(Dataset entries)
++++++++++++++++++++
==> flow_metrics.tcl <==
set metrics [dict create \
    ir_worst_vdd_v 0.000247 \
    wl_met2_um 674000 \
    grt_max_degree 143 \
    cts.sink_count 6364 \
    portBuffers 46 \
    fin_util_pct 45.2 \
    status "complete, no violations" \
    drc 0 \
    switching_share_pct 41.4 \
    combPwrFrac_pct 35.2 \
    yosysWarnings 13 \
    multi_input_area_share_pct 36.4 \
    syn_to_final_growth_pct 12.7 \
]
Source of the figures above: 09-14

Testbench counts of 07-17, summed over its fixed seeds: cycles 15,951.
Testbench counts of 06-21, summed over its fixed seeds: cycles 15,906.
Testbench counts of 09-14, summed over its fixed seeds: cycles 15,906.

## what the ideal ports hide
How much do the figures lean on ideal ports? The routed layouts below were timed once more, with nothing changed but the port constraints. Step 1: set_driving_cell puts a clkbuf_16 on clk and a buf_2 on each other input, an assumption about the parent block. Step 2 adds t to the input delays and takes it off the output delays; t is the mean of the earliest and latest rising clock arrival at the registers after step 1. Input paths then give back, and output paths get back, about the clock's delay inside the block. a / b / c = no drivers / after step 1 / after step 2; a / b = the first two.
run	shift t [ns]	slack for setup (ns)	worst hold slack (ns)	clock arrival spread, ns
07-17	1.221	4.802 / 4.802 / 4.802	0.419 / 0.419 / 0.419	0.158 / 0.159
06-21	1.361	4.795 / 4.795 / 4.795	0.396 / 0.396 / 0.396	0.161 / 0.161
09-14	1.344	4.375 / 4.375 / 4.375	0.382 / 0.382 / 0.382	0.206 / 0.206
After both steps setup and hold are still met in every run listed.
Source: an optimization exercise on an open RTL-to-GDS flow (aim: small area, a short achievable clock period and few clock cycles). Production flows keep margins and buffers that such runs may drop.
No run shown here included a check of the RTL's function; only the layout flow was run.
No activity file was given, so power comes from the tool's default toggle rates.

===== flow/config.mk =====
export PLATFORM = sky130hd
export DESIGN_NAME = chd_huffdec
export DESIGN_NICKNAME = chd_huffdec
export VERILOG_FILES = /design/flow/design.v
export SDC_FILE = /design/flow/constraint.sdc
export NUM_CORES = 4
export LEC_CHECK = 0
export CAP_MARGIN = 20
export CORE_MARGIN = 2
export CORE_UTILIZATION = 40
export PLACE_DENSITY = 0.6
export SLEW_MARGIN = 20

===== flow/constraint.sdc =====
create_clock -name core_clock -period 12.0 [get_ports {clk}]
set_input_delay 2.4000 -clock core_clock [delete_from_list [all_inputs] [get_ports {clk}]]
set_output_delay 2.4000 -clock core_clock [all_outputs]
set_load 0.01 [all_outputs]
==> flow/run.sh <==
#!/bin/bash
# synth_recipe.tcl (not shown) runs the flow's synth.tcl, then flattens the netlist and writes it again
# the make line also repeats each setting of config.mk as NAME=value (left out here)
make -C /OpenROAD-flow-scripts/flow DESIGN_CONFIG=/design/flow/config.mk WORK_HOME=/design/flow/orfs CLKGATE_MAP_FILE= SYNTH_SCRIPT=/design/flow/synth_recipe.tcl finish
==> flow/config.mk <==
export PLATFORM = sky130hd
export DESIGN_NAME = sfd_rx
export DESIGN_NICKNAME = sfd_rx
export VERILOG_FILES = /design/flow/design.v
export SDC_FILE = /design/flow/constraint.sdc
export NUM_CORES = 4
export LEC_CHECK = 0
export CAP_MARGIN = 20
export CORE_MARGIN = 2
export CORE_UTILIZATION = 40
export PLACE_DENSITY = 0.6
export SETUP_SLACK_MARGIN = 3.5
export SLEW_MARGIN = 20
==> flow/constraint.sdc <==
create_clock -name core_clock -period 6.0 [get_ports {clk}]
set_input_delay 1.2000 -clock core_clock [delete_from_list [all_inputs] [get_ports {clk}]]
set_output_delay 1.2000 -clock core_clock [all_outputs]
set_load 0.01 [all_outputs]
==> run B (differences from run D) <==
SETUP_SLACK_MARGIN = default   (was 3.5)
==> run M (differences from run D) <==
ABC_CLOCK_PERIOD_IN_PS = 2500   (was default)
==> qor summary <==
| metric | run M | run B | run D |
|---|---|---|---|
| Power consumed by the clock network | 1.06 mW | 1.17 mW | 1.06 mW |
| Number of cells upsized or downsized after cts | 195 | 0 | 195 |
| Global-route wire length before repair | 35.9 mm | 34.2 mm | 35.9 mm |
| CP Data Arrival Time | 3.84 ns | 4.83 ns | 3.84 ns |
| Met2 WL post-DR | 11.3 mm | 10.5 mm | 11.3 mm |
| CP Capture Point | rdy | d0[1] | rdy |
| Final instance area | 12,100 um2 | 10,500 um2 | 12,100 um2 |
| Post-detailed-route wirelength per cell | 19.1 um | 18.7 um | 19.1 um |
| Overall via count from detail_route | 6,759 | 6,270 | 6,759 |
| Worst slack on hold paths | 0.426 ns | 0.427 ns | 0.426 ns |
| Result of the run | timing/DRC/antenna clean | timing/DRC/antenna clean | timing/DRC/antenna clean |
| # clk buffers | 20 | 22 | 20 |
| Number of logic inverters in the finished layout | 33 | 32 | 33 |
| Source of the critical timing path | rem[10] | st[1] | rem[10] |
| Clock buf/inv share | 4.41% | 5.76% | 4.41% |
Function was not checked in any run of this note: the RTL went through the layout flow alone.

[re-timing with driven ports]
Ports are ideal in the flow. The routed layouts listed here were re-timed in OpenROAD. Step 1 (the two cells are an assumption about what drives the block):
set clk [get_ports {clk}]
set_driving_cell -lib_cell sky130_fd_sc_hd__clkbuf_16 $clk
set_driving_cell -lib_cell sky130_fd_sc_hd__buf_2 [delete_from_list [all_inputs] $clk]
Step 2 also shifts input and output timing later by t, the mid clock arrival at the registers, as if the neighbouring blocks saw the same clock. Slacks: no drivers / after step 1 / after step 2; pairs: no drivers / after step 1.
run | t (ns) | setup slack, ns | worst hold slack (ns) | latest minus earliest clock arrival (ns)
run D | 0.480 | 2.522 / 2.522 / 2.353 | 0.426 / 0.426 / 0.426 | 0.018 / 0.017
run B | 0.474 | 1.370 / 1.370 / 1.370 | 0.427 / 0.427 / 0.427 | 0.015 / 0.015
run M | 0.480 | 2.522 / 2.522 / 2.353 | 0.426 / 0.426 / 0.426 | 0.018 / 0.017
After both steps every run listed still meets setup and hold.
++++++++++++++++++++
**Problem to work on**
After locating the line with "fin_util_pct 45.2 \" above, return that line and every later line through the one with "Source of the figures above: 09-14", word for word and with nothing else.

**Answer to the exercise**
    fin_util_pct 45.2 \
    status "complete, no violations" \
    drc 0 \
    switching_share_pct 41.4 \
    combPwrFrac_pct 35.2 \
    yosysWarnings 13 \
    multi_input_area_share_pct 36.4 \
    syn_to_final_growth_pct 12.7 \
]
Source of the figures above: 09-14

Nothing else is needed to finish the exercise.